** TASK REQUIREMENTS **
In the records below, find the line holding "key_sync2 <= key_sync1;" and the line holding "db_cnt <= '0;". Set down both, with every line between them, exactly.

** Stored items **
>>>>

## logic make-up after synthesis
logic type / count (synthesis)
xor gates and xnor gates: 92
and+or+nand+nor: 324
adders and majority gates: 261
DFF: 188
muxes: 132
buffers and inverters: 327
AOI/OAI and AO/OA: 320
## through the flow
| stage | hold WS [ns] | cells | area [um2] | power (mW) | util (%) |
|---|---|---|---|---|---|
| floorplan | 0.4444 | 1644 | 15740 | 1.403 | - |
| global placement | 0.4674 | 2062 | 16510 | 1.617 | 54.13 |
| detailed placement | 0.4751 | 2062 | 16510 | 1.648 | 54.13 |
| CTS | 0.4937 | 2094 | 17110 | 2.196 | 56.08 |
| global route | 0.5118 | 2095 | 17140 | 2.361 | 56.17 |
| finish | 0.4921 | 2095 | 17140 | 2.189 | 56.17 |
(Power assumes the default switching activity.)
<file path="src/rtl/key_step_controller_if.sv">
// ---------------------------------------------------------------------------
// key_step_controller_if
//
// Groups the operator-facing inputs and processor-facing outputs of the
// single-step / auto-run clock controller.
//
//   key_n       raw pushbutton, asynchronous, 0 = pressed
//   run_mode    slide switch, asynchronous, 1 = auto-run, 0 = single-step
//   halt        synchronous stop request, 1 blocks the start of new steps
//   step_clk    registered step clock for the processor
//   step_pulse  one-cycle strobe at the start of each step
//   pressed     debounced key level, 1 = held
//   step_count  number of steps issued, wraps modulo 2^16
//
// Modports: slave = the controller, master = whatever drives the controls.
// ---------------------------------------------------------------------------
interface key_step_controller_if;
   logic        key_n;
   logic        run_mode;
   logic        halt;
   logic        step_clk;
   logic        step_pulse;
   logic        pressed;
   logic [15:0] step_count;

   modport slave (
      input  key_n,
      input  run_mode,
      input  halt,
      output step_clk,
      output step_pulse,
      output pressed,
      output step_count
   );

   modport master (
      output key_n,
      output run_mode,
      output halt,
      input  step_clk,
      input  step_pulse,
      input  pressed,
      input  step_count
   );
endinterface

</file>
<file path="src/rtl/key_step_controller.sv">
// ---------------------------------------------------------------------------
// key_step_controller
//
// Turns a bouncy pushbutton into clean processor step clocks. In single-step
// mode each accepted press produces one step (one high phase followed by one
// low phase of step_clk). In auto-run mode a press starts a free-running
// sequence of steps separated by a programmable wait; the sequence stops as
// soon as the run switch returns to single-step.
//
// Ports:
//   clk    50 MHz system clock, rising-edge
//   rst_n  asynchronous active-low reset
//   bus    key_step_controller_if.slave (key_n, run_mode, halt in;
//          step_clk, step_pulse, pressed, step_count out)
//
// Parameters:
//   DEBOUNCE_CYCLES  cycles a key level change must persist to be accepted
//   PULSE_CYCLES     width of each step_clk high phase and low phase
//   RUN_DIV          cycles spent waiting between auto-run steps
// ---------------------------------------------------------------------------
module key_step_controller #(
   parameter int DEBOUNCE_CYCLES = 500000,
   parameter int PULSE_CYCLES    = 4,
   parameter int RUN_DIV         = 25000000
) (
   input logic                    clk,
   input logic                    rst_n,
   key_step_controller_if.slave   bus
);

   localparam int DB_W = (DEBOUNCE_CYCLES > 1) ? $clog2(DEBOUNCE_CYCLES) : 1;
   localparam int PC_W = (PULSE_CYCLES > 1) ? $clog2(PULSE_CYCLES) : 1;
   localparam int DV_W = (RUN_DIV > 1) ? $clog2(RUN_DIV) : 1;

   typedef enum logic [1:0] {
      IDLE,
      HIGH,
      LOW,
      RUN_WAIT
   } state_t;

   state_t            state;
   state_t            state_nxt;

   logic              key_sync1;
   logic              key_sync2;
   logic              run_sync1;
   logic              run_sync2;

   logic [DB_W-1:0]   db_cnt;
   logic              pressed_q;
   logic              pressed_d;
   logic              press_event;
   logic              key_level;

   logic [PC_W-1:0]   pulse_cnt;
   logic              pulse_last;
   logic [DV_W-1:0]   div_cnt;
   logic              div_last;

   logic              step_clk_q;
   logic              step_pulse_q;
   logic [15:0]       step_count_q;
   logic              step_clk_nxt;
   logic              step_pulse_nxt;
   logic [15:0]       step_count_nxt;

   // Two-flop synchronizers for the asynchronous operator inputs. The key
   // chain idles at 1 (released) and the run chain at 0 (single-step) so
   // that reset never looks like a press or an auto-run request.
   always_ff @(posedge clk or negedge rst_n) begin
      if (!rst_n) begin
         key_sync1 <= 1'b1;
         key_sync2 <= 1'b1;
         run_sync1 <= 1'b0;
         run_sync2 <= 1'b0;
      end else begin
         key_sync1 <= bus.key_n;
         key_sync2 <= key_sync1;
         run_sync1 <= bus.run_mode;
         run_sync2 <= run_sync1;
      end
   end

   // key_level is the synchronized key in "1 = held" sense, directly
   // comparable with the debounced level.
   assign key_level = ~key_sync2;

   // Debouncer: the counter measures how long the synchronized level has
   // disagreed with the accepted level. Any agreement restarts the count,
   // so only an uninterrupted disagreement of DEBOUNCE_CYCLES flips it.
   // pressed_d remembers the previous accepted level for edge detection.
   always_ff @(posedge clk or negedge rst_n) begin
      if (!rst_n) begin
         db_cnt    <= '0;
         pressed_q <= 1'b0;
         pressed_d <= 1'b0;
      end else begin
         pressed_d <= pressed_q;
         if (key_level == pressed_q) begin
            db_cnt <= '0;
         end else if (db_cnt == DB_W'(DEBOUNCE_CYCLES - 1)) begin
            db_cnt    <= '0;
            pressed_q <= ~pressed_q;
         end else begin
            db_cnt <= db_cnt + DB_W'(1);
         end
      end
   end

   // A press is the one cycle where the accepted level has just become 1.
   assign press_event = pressed_q & ~pressed_d;

   assign pulse_last = (pulse_cnt == PC_W'(PULSE_CYCLES - 1));
   assign div_last   = (div_cnt == DV_W'(RUN_DIV - 1));

   // State register plus the registered outputs, so step_clk, step_pulse
   // and pressed all come straight from flops.
   always_ff @(posedge clk or negedge rst_n) begin
      if (!rst_n) begin
         state        <= IDLE;
         step_clk_q   <= 1'b0;
         step_pulse_q <= 1'b0;
         step_count_q <= '0;
      end else begin
         state        <= state_nxt;
         step_clk_q   <= step_clk_nxt;
         step_pulse_q <= step_pulse_nxt;
         step_count_q <= step_count_nxt;
      end
   end

   // Next-state logic. Presses are only acted on in IDLE, so anything that
   // arrives mid-step or during the auto-run wait is simply dropped. Halt
   // only gates entry into HIGH; once a step has begun it always finishes.
   // A run-mode change is looked at in LOW only when the low phase ends.
   always_comb begin
      state_nxt = state;
      case (state)
         IDLE: begin
            if (press_event) begin
               if (run_sync2) begin
                  state_nxt = RUN_WAIT;
               end else if (!bus.halt) begin
                  state_nxt = HIGH;
               end
            end
         end
         HIGH: begin
            if (pulse_last) begin
               state_nxt = LOW;
            end
         end
         LOW: begin
            if (pulse_last) begin
               state_nxt = run_sync2 ? RUN_WAIT : IDLE;
            end
         end
         RUN_WAIT: begin
            if (!run_sync2) begin
               state_nxt = IDLE;
            end else if (!bus.halt && div_last) begin
               state_nxt = HIGH;
            end
         end
         default: state_nxt = IDLE;
      endcase
   end

   // Phase and wait counters. Both restart on every state change, which
   // also gives the "divider cleared" behaviour on entry to RUN_WAIT. The
   // divider freezes while halted so the wait resumes where it stopped.
   always_ff @(posedge clk or negedge rst_n) begin
      if (!rst_n) begin
         pulse_cnt <= '0;
         div_cnt   <= '0;
      end else begin
         if (state_nxt != state) begin
            pulse_cnt <= '0;
         end else if (state == HIGH || state == LOW) begin
            pulse_cnt <= pulse_cnt + PC_W'(1);
         end

         if (state != RUN_WAIT || state_nxt != RUN_WAIT) begin
            div_cnt <= '0;
         end else if (!bus.halt) begin
            div_cnt <= div_cnt + DV_W'(1);
         end
      end
   end

   // Output logic, computed from the upcoming state so the registered
   // outputs line up with the state they describe. The step strobe and
   // the count bump happen together on the edge that enters HIGH.
   always_comb begin
      step_clk_nxt   = 1'b0;
      step_pulse_nxt = 1'b0;
      step_count_nxt = step_count_q;
      if (state_nxt == HIGH) begin
         step_clk_nxt = 1'b1;
         if (state != HIGH) begin
            step_pulse_nxt = 1'b1;
            step_count_nxt = step_count_q + 16'd1;
         end
      end
   end

   assign bus.step_clk   = step_clk_q;
   assign bus.step_pulse = step_pulse_q;
   assign bus.pressed    = pressed_q;
   assign bus.step_count = step_count_q;

endmodule

</file>
<file path="src/flat_wrapper.sv">
// flat-port wrapper written by rule: the top's interface ports become plain ports
module key_step_controller_flat 
#(
   parameter int DEBOUNCE_CYCLES = 500000,
   parameter int PULSE_CYCLES    = 4,
   parameter int RUN_DIV         = 25000000
)
  (clk, rst_n, bus_key_n, bus_run_mode, bus_halt, bus_step_clk, bus_step_pulse, bus_pressed, bus_step_count);
  key_step_controller_if bus_i ();
  input logic clk;
  input logic rst_n;
  input wire logic [$bits(bus_i.key_n)-1:0] bus_key_n;
  input wire logic [$bits(bus_i.run_mode)-1:0] bus_run_mode;
  input wire logic [$bits(bus_i.halt)-1:0] bus_halt;
  output wire logic [$bits(bus_i.step_clk)-1:0] bus_step_clk;
  output wire logic [$bits(bus_i.step_pulse)-1:0] bus_step_pulse;
  output wire logic [$bits(bus_i.pressed)-1:0] bus_pressed;
  output wire logic [$bits(bus_i.step_count)-1:0] bus_step_count;
  assign bus_i.key_n = bus_key_n;
  assign bus_i.run_mode = bus_run_mode;
  assign bus_i.halt = bus_halt;
  assign bus_step_clk = bus_i.step_clk;
  assign bus_step_pulse = bus_i.step_pulse;
  assign bus_pressed = bus_i.pressed;
  assign bus_step_count = bus_i.step_count;
  key_step_controller #(.DEBOUNCE_CYCLES(DEBOUNCE_CYCLES), .PULSE_CYCLES(PULSE_CYCLES), .RUN_DIV(RUN_DIV)) u_core (.clk(clk), .rst_n(rst_n), .bus(bus_i));
endmodule
</file>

<<<<

** EXERCISE RESPONSE **
         key_sync2 <= key_sync1;
         run_sync1 <= bus.run_mode;
         run_sync2 <= run_sync1;
      end
   end

   // key_level is the synchronized key in "1 = held" sense, directly
   // comparable with the debounced level.
   assign key_level = ~key_sync2;

   // Debouncer: the counter measures how long the synchronized level has
   // disagreed with the accepted level. Any agreement restarts the count,
   // so only an uninterrupted disagreement of DEBOUNCE_CYCLES flips it.
   // pressed_d remembers the previous accepted level for edge detection.
   always_ff @(posedge clk or negedge rst_n) begin
      if (!rst_n) begin
         db_cnt    <= '0;
         pressed_q <= 1'b0;
         pressed_d <= 1'b0;
      end else begin
         pressed_d <= pressed_q;
         if (key_level == pressed_q) begin
            db_cnt <= '0;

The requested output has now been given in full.